Is fantastic that Marriott's marketing team has made you believe this is some great environmentally friendly step and that a billion baby sea turtles will be saved in this process (that's their job), however the only change you're going to see is a slight uptick in profit on the annual report and just a little extra bonus going into Arne's pocket at the end of the fiscal year.

RoxyMountain Sep 7, 19 5:06 pm


Originally Posted by cmd320 (Post 31501875)
As often? Perhaps not, however I'm sure Marriott could draw up a lovely statistic about how many millions of tons of plastic would be saved each year if they were to switch away from Fresh Bites and back to reusable china and cutlery. This is how marketing works.

Is fantastic that Marriott's marketing team has made you believe this is some great environmentally friendly step and that a billion baby sea turtles will be saved in this process (that's their job), however the only change you're going to see is a slight uptick in profit on the annual report and just a little extra bonus going into Arne's pocket at the end of the fiscal year.

Their marketing isn't working as I have never even heard of Fresh bites.

My position has zero to do with Marriott marketing. For decades I have thought those tiny bottles were wasteful. It is nice to see them being replaced and the vast majority of people agree with me. You are welcome to complain as much as you like but it will have little affect, the world is moving on.

cmd320 Sep 7, 19 6:20 pm


Originally Posted by RoxyMountain (Post 31501943)
Their marketing isn't working as I have never even heard of Fresh bites.

My position has zero to do with Marriott marketing. For decades I have thought those tiny bottles were wasteful. It is nice to see them being replaced and the vast majority of people agree with me. You are welcome to complain as much as you like but it will have little affect, the world is moving on.

You must not stay at many FS mid-tier properties. However I wasn’t referring to the marketing of Fresh Bites rather the ‘green’ marketing.

At any rate, it doesn’t change much for me as I hate the new Marriott products and will continue to bring my own minis when staying at those properties. At the higher end properties not participating in this devaluation, that obviously won’t be necessary. The point is though, anyone thinking Marriott is making this change because they want to be more environmentally friendly is naive. This is typical corporate cost-cutting.

RoxyMountain Sep 7, 19 6:42 pm


Originally Posted by cmd320 (Post 31502091)
anyone thinking Marriott is making this change because they want to be more environmentally friendly is naive. This is typical corporate cost-cutting.
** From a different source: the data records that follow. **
This design comes from an exercise in tuning for small area on the open sky130 flow, not from production work. In this exercise RTL edits were held to simulation tests only and were not proved equivalent to the original. Power figures rest on the tool's default switching activity, not on a simulated workload. The clock port is modelled as an ideal driver; clocking choices that lean on that would not hold on a real chip.

### design/flow/flow/run.sh
#!/bin/bash
# The standard ORFS layout, except that clock tree synthesis adds no dummy
# loads and uses clkbuf_16 leaves with the sink clusters set here, and the
# port buffers are the smallest buffer cell.
set -euo pipefail
CTS="-sink_clustering_enable -repair_clock_nets -dont_use_dummy_load"
CTS="$CTS -buf_list sky130_fd_sc_hd__clkbuf_16"
CTS="$CTS -sink_clustering_size 36 -sink_clustering_max_diameter 70 -root_buf sky130_fd_sc_hd__clkbuf_4"
bash standard.sh "CTS_ARGS=$CTS" "BUFFER_PORTS_ARGS=-buffer_cell sky130_fd_sc_hd__buf_1"  finish > standard_flow.log 2>&1
### design/flow/standard.sh
#!/bin/bash
# synth_recipe.tcl (not shown) runs the flow's synth.tcl, then flattens the netlist and writes it again
# the make line also repeats each setting of config.mk as NAME=value (left out here)
make -C /OpenROAD-flow-scripts/flow DESIGN_CONFIG=/design/flow/config.mk WORK_HOME=/design/flow/orfs CLKGATE_MAP_FILE= SYNTH_SCRIPT=/design/flow/synth_recipe.tcl "${@:-finish}"
### design/flow/config.mk
export PLATFORM = sky130hd
export DESIGN_NAME = i2c_eeprom_target
export DESIGN_NICKNAME = i2c_eeprom_target
export VERILOG_FILES = /design/flow/design.v
export SDC_FILE = /design/flow/constraint.sdc
export NUM_CORES = 4
export LEC_CHECK = 0
export CAP_MARGIN = 20
export CORE_MARGIN = 2
export CORE_UTILIZATION = 40
export SLEW_MARGIN = 20
### design/flow/constraint.sdc
create_clock -name core_clock -period 10.0 [get_ports {clk1}]
set_input_delay 2.0000 -clock core_clock [delete_from_list [all_inputs] [get_ports {clk1}]]
set_output_delay 2.0000 -clock core_clock [all_outputs]
set_load 0.01 [all_outputs]
This is an optimization exercise on Yosys and OpenROAD, whose aim is small area, a short achievable clock period and few clock cycles per item, not a production implementation. Where RTL was checked, it was by simulation tests only, not by an equivalence proof against the original.

==> flow/design.v (excerpt) <==
module alu_top #(
    parameter int LFSR_MAX_STEPS = 8
) (
    input  logic     i_clk,
    input  logic     i_rst_n,
    input  logic     i_req,
    input  alu_pkg::alu_req_t i_cmd,
    output logic     o_ack,
    output alu_pkg::fx_t      o_result
);
    logic        f_add, f_sub, f_mul, f_mac, f_lrcw, f_lfsr;
    logic [15:0] a_q;
    logic [15:0] bx_q;      
    logic        first;
    logic [1:0]  step;
    logic [15:0] acc;
    logic        acc_ok;
    logic        f_macc;    
    logic [15:0] arith_res;
    logic [15:0] bits_res;
    logic [4:0]  clz_in;
    always_ff @(posedge i_clk) begin
        f_add  <= (i_cmd.op == alu_pkg::OP_FXADD);
        f_sub  <= (i_cmd.op == alu_pkg::OP_FXSUB);
        f_mul  <= (i_cmd.op == alu_pkg::OP_FXMUL);
        f_mac  <= (i_cmd.op == alu_pkg::OP_FXMAC);
        f_macc <= (i_cmd.op == alu_pkg::OP_FXMAC) && acc_ok;
        f_lrcw <= (i_cmd.op == alu_pkg::OP_LRCW);
        f_lfsr <= (i_cmd.op == alu_pkg::OP_LFSR) && !((|i_cmd.b[15:4]) || (i_cmd.b[3] && (|i_cmd.b[2:0])));
        a_q    <= i_cmd.a;
        if (i_cmd.op == alu_pkg::OP_LFSR) begin
            bx_q <= i_cmd.a;
        end else begin
            bx_q <= i_cmd.b ^ {16{i_cmd.op == alu_pkg::OP_FXSUB}};
        end
    end
    alu_ctrl u_ctrl (
        .i_clk       (i_clk),
        .i_rst_n     (i_rst_n),
        .i_req       (i_req),
        .i_op        (i_cmd.op),
        .i_mul       (f_mul | f_mac),
        .i_lrcw      (f_lrcw),
        .i_arith_res (arith_res),
        .i_bits_res  (bits_res),
        .i_clz_in    (clz_in),
        .o_first     (first),
        .o_step      (step),
        .o_acc_ok    (acc_ok),
        .o_acc       (acc),
        .o_ack       (o_ack),
        .o_result    (o_result)
    );
    fx_arith u_fx_arith (
        .i_clk   (i_clk),
        .i_first (first),
        .i_step  (step),
  ...
For scale: ~1500 cells after synthesis, roughly 56 I/O pins.
Settings: LEC_CHECK=0, ABC_AREA=1, CAP_MARGIN=20, CORE_MARGIN=2, CORE_UTILIZATION=65, SLEW_MARGIN=20; clock period 9.5 ns.
standard.sh (not shown) runs the stock make flow with config.mk's settings and CLKGATE_MAP_FILE= SYNTH_SCRIPT=/design/flow/synth_recipe.tcl, a recipe that flattens the netlist after the stock synthesis.
==> flow/flow/run.sh <==
#!/bin/bash
# Standard layout, with the timing repair aiming further below the clock
# period and small port buffers.
set -euo pipefail
bash standard.sh SETUP_SLACK_MARGIN=6.2 "BUFFER_PORTS_ARGS=-buffer_cell sky130_fd_sc_hd__buf_1" finish > standard_flow.log 2>&1
Testbench counts at the start, summed over its fixed seeds: cycles 21,608, ops 4,800.
Edit:
==> flow/flow/run.sh (replaced) <==
#!/bin/bash
# Standard layout, with the timing repair aiming further below the clock
# period and small port buffers.
set -euo pipefail
bash standard.sh SETUP_SLACK_MARGIN=5.8 "BUFFER_PORTS_ARGS=-buffer_cell sky130_fd_sc_hd__buf_1" finish > standard_flow.log 2>&1
ABC_AREA = not set   (was 1)
After rerunning: Maximum frequency fell by about 11%; critical path depth increases by 3.
Edit:
==> flow/flow/run.sh (replaced) <==
#!/bin/bash
# Standard layout, with the timing repair aiming further below the clock
# period and small port buffers.
set -euo pipefail
bash standard.sh SETUP_SLACK_MARGIN=6.0 "BUFFER_PORTS_ARGS=-buffer_cell sky130_fd_sc_hd__buf_1" finish > standard_flow.log 2>&1
ABC_AREA = 1   (was not set)
Utilization shrinks by 1.6 points.
Setup slack improved by 280 ps.
Via count went up by 19%.
Wire length rises by 10%.
Edit:
==> flow/flow/run.sh (replaced) <==
#!/bin/bash
# Standard layout, with the timing repair aiming further below the clock
# period and small port buffers.
set -euo pipefail
bash standard.sh SETUP_SLACK_MARGIN=6.3 "BUFFER_PORTS_ARGS=-buffer_cell sky130_fd_sc_hd__buf_1" finish > standard_flow.log 2>&1
Outcome: Hold slack stays flat. Utilization is higher by 3.3 points. First-iteration DRC count is higher by 8.8%.

---

Starting RTL as in the previous note.
export LEC_CHECK = 0
export CAP_MARGIN = 20
export CORE_MARGIN = 2
export CORE_UTILIZATION = 65
export SLEW_MARGIN = 20
create_clock -name core_clock -period 9.5 [get_ports {i_clk}]
==> flow/flow/run.sh <==
#!/bin/bash
# Standard layout, with the timing repair aiming further below the clock
# period and small port buffers.
set -euo pipefail
bash standard.sh SETUP_SLACK_MARGIN=5.6 "BUFFER_PORTS_ARGS=-buffer_cell sky130_fd_sc_hd__buf_1" finish > standard_flow.log 2>&1
Testbench counts at the start, summed over its fixed seeds: cycles 21,608, ops 4,800.
Next try:
==> flow/flow/run.sh (replaced) <==
#!/bin/bash
# Standard layout, with the timing repair aiming further below the clock
# period and small port buffers.
set -euo pipefail
bash standard.sh SETUP_SLACK_MARGIN=6.5 "BUFFER_PORTS_ARGS=-buffer_cell sky130_fd_sc_hd__buf_1" finish > standard_flow.log 2>&1
- ABC_AREA: unset -> 1
Result: The new run produced a clean layout; count of clock-buffer cells in the layout stays the same; critical path depth decreases by 1; design area increases by 15%; non-clock buffer count increases by 28; maximum frequency increases by 17%; die area increases by 5.1%; final cell count increases by 35%; area after synthesis increases by 5.3%.
Next try:
==> flow/flow/run.sh (replaced) <==
#!/bin/bash
# Standard layout, with the timing repair aiming further below the clock
# period and small port buffers.
set -euo pipefail
bash standard.sh SETUP_SLACK_MARGIN=6.0 "BUFFER_PORTS_ARGS=-buffer_cell sky130_fd_sc_hd__buf_1" finish > standard_flow.log 2>&1
- ABC_AREA: 1 -> unset
Outcome: Cell area falls by 9.3%. Worst setup slack degrades by 0.32 ns. Core utilization falls by 3.7 points. Synthesized cell count falls by 28%. Register-to-register slack gets worse by 0.32 ns. Via count went down by 19%. Global-route usage decreases by 2.9 points. Wire length goes down by 16%. Non-clock buffer count decreases by 4.
Next try:
==> flow/flow/run.sh (replaced) <==
#!/bin/bash
# Standard layout, with the timing repair aiming further below the clock
# period and small port buffers.
set -euo pipefail
bash standard.sh SETUP_SLACK_MARGIN=5.8 "BUFFER_PORTS_ARGS=-buffer_cell sky130_fd_sc_hd__buf_1" finish > standard_flow.log 2>&1
- ABC_AREA: unset -> 1
Setup slack improved by 0.079 ns.
Core utilization falls by 4.8 points.
First-iteration DRC count rises by 25%.
Sequential share of layout area falls by 0.14 points.
Next try:
- ABC_AREA: 1 -> unset
- PLACE_DENSITY: unset -> 0.72
Final area came out lower by 1.6%. Non-clock buffer count came out higher by 15. Routed wire length came out lower by 8.3%. Worst setup slack degrades by 0.10 ns. Fmax came out lower by 2.9%.

---

Another version of the RTL of alu_top (not shown whole).
For scale: roughly 94 flip-flops, ~56 I/O pins, ~9800 sq um of cells after synthesis.
==> flow/config.mk <==
export PLATFORM = sky130hd
export DESIGN_NAME = alu_top
export DESIGN_NICKNAME = alu_top
export VERILOG_FILES = /design/flow/design.v
export SDC_FILE = /design/flow/constraint.sdc
export NUM_CORES = 4
export LEC_CHECK = 0
export CAP_MARGIN = 20
export CORE_MARGIN = 2
export CORE_UTILIZATION = 65
export SLEW_MARGIN = 20
==> flow/constraint.sdc <==
create_clock -name core_clock -period 9.5 [get_ports {i_clk}]
set_input_delay 1.9000 -clock core_clock [delete_from_list [all_inputs] [get_ports {i_clk}]]
set_output_delay 1.9000 -clock core_clock [all_outputs]
set_load 0.01 [all_outputs]
==> flow/flow/run.sh <==
#!/bin/bash
# Standard layout, with the timing repair aiming further below the clock
# period and small port buffers.
set -euo pipefail
bash standard.sh SETUP_SLACK_MARGIN=6.4 "BUFFER_PORTS_ARGS=-buffer_cell sky130_fd_sc_hd__buf_1" finish > standard_flow.log 2>&1
The starting point finished with timing, DRC and antenna clean.
Change:
==> flow/flow/run.sh (replaced) <==
#!/bin/bash
# Standard layout, with the timing repair aiming further below the clock
# period and small port buffers.
set -euo pipefail
bash standard.sh SETUP_SLACK_MARGIN=5.8 "BUFFER_PORTS_ARGS=-buffer_cell sky130_fd_sc_hd__buf_1" finish > standard_flow.log 2>&1
After rerunning: Setup slack loses 220 ps. Sequential share of layout area came out higher by 2.5 points. Via count came out lower by 9.6%. Count of clock-buffer cells in the layout came out higher by 1.
No functional check of the RTL was part of any run of this note.

---

== job 4833 ==
alu_top, a different RTL version from the one above (not shown whole).
Size: ~1000 cells after synthesis, about 100 flip-flops, roughly 56 I/O pins.
export LEC_CHECK = 0
export CAP_MARGIN = 20
export CORE_MARGIN = 2
export CORE_UTILIZATION = 65
export SLEW_MARGIN = 20
create_clock -name core_clock -period 9.5 [get_ports {i_clk}]
==> flow/flow/run.sh <==
#!/bin/bash
# Standard layout, with the timing repair aiming further below the clock
# period and small port buffers.
set -euo pipefail
bash standard.sh SETUP_SLACK_MARGIN=6.1 "BUFFER_PORTS_ARGS=-buffer_cell sky130_fd_sc_hd__buf_1" finish > standard_flow.log 2>&1
Job 4833 reached the end of the flow, and the finished layout is clean on the timing, DRC and antenna checks.
[inputs] job 2294 vs job 4833
Settings: putting ABC_AREA at 1 where nothing was set.
==> flow/flow/run.sh <==
#!/bin/bash
# Standard layout, with the timing repair aiming further below the clock
# period and small port buffers.
set -euo pipefail
bash standard.sh SETUP_SLACK_MARGIN=6.0 "BUFFER_PORTS_ARGS=-buffer_cell sky130_fd_sc_hd__buf_1" finish > standard_flow.log 2>&1
Findings:
- Compared to job 4833, the routing of job 2294 uses less wire.
- Looking at setup slack, job 2294 sits 310 ps higher than job 4833 does.
- Via count | job 2294 above job 4833
> inputs changed (job 2294 -> job 8694)
==> flow/flow/run.sh <==
#!/bin/bash
# Standard layout, with the timing repair aiming further below the clock
# period and small port buffers.
set -euo pipefail
bash standard.sh SETUP_SLACK_MARGIN=6.2 "BUFFER_PORTS_ARGS=-buffer_cell sky130_fd_sc_hd__buf_1" finish > standard_flow.log 2>&1
Notes after the runs:
- Comparing job 8694 and job 2294, the higher final area is on job 8694.
- Job 8694 against job 2294; via density per instance is up slightly.
- Fmax: job 8694 vs job 2294 up 5.1%
- Final-layout clock-cell area share (job 8694 over job 2294): decrease, 0.15 points
- Worst setup slack (job 8694 over job 2294): increase, 170 ps
- From job 8694 to job 2294, remaining number of nets flagged by the antenna check after routing did not move at all.
Inputs modified between job 8694 and job 6982:
Settings: CORE_UTILIZATION changed from 65 to 80; ABC_AREA removed (was 1).
==> flow/flow/run.sh <==
#!/bin/bash
# Standard layout, with the timing repair aiming further below the clock
# period and small port buffers.
set -euo pipefail
bash standard.sh SETUP_SLACK_MARGIN=5.8 "BUFFER_PORTS_ARGS=-buffer_cell sky130_fd_sc_hd__buf_1" finish > standard_flow.log 2>&1
Findings:
- FAIL job 6982 @ global routing: tool exited with error
- Job 6982 ends up with lower final weighted congestion in routability-driven placement than job 8694 does.
- Job 6982 reports its combinational family with the most area after synthesis as compound AO/OA/AOI/OAI gates while job 8694 reports simple AND/OR/NAND/NOR gates.
- Synthesized-area fraction occupied by ao, oa, aoi and oai cells up 6.3 points in job 6982 wrt job 8694
- Compared with job 8694, in job 6982 basic-gate share of the synthesized area counting and, or, nand and nor cells went down; cell count after synthesis went down.
- Going from job 8694 to job 6982, placement row count shows a reduction of 6, post-synthesis instance area shows a reduction of about 6.6%.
Consumers overwhelmingly support efforts to reduce single use plastic use. Companies across the globe are making efforts to reduce single use plastic. Governments across the globe are passing laws and regulations designed to reduce single use plastic.

Anyone thinking Marriott is making this change just because it might reduce costs is naive

cmd320 Sep 7, 19 6:44 pm


Originally Posted by RoxyMountain (Post 31502121)
Consumers overwhelmingly support efforts to reduce single use plastic use. Companies across the globe are making efforts to reduce single use plastic. Governments across the globe are passing laws and regulations designed to reduce single use plastic.

Anyone thinking Marriott is making this change just because it might reduce costs is naive

I disagree.

RoxyMountain Sep 7, 19 6:53 pm

Marriott estimates that, when the transition is complete, it will prevent around 500 million small bottles, or 1.7 million pounds of plastic, from entering landfills every year. ^ That is hardly a drop in the bucket.

IHG and Hilton have started similar initiatives. This trend is not going away.